■ To do ■
Would you copy each line of the data below that has "after"?

■ Exercise material ■
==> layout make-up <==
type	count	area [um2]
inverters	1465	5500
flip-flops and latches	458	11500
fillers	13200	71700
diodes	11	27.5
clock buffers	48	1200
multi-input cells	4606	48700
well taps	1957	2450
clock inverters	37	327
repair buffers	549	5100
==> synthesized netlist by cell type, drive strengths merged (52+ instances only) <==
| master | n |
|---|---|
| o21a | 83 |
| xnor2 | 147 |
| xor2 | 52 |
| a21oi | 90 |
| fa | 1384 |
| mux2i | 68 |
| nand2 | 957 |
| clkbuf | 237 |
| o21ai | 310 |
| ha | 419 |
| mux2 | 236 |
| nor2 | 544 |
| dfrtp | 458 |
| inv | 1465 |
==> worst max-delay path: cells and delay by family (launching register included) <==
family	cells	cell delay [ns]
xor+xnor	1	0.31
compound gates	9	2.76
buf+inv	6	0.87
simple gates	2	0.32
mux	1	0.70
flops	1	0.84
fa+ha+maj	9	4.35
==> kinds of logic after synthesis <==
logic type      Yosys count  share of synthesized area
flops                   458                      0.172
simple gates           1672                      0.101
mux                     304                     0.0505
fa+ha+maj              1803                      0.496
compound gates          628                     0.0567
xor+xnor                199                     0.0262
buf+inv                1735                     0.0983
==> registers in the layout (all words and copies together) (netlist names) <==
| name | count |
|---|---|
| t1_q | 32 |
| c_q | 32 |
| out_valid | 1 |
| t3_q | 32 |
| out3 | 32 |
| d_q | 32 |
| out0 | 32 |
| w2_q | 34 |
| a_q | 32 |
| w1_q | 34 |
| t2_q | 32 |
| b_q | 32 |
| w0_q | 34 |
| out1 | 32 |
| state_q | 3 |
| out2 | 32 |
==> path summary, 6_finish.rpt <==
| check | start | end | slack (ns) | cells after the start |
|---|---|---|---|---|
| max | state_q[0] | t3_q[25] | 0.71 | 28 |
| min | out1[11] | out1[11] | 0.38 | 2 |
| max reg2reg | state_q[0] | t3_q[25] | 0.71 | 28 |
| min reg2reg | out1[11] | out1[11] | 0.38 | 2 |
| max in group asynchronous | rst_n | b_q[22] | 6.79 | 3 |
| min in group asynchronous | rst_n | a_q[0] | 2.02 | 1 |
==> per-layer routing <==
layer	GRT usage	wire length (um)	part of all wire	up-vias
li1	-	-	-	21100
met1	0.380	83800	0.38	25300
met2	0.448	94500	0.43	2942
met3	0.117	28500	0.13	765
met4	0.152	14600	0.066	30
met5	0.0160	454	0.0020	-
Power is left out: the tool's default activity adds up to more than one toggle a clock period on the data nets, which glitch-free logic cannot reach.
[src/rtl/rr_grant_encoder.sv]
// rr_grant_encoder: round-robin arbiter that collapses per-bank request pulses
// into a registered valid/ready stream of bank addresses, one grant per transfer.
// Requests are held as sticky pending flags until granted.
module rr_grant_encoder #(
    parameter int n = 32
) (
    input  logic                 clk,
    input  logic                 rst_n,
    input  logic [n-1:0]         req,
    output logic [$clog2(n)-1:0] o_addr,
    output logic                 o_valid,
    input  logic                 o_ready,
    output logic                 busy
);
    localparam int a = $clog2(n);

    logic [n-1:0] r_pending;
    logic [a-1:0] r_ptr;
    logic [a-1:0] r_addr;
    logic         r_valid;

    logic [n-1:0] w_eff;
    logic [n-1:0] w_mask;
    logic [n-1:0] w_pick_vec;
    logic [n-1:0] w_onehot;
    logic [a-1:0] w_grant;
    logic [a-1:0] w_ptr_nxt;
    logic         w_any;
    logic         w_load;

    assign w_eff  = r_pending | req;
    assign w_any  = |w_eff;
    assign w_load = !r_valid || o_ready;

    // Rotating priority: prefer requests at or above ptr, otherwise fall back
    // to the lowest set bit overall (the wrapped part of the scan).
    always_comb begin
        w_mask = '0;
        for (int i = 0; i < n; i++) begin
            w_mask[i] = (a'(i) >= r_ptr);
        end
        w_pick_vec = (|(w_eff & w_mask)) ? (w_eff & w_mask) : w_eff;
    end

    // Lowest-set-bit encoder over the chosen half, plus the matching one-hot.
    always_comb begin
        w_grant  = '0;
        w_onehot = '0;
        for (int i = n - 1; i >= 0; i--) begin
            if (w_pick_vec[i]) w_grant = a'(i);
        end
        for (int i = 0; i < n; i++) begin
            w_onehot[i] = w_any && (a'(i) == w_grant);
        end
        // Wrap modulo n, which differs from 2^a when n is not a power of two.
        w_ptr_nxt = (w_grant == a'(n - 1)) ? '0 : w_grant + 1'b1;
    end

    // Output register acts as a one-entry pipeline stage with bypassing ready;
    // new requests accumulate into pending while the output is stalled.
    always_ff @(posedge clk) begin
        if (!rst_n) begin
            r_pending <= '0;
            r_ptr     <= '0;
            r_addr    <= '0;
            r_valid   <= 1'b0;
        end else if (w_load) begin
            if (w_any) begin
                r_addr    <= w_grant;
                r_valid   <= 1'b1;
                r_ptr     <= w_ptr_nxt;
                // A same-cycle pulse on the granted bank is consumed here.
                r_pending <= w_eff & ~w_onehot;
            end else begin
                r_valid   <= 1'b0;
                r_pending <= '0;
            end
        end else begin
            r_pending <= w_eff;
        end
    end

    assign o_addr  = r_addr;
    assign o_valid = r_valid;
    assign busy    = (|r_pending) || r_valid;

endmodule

■ Your response ■
==> kinds of logic after synthesis <==
| check | start | end | slack (ns) | cells after the start |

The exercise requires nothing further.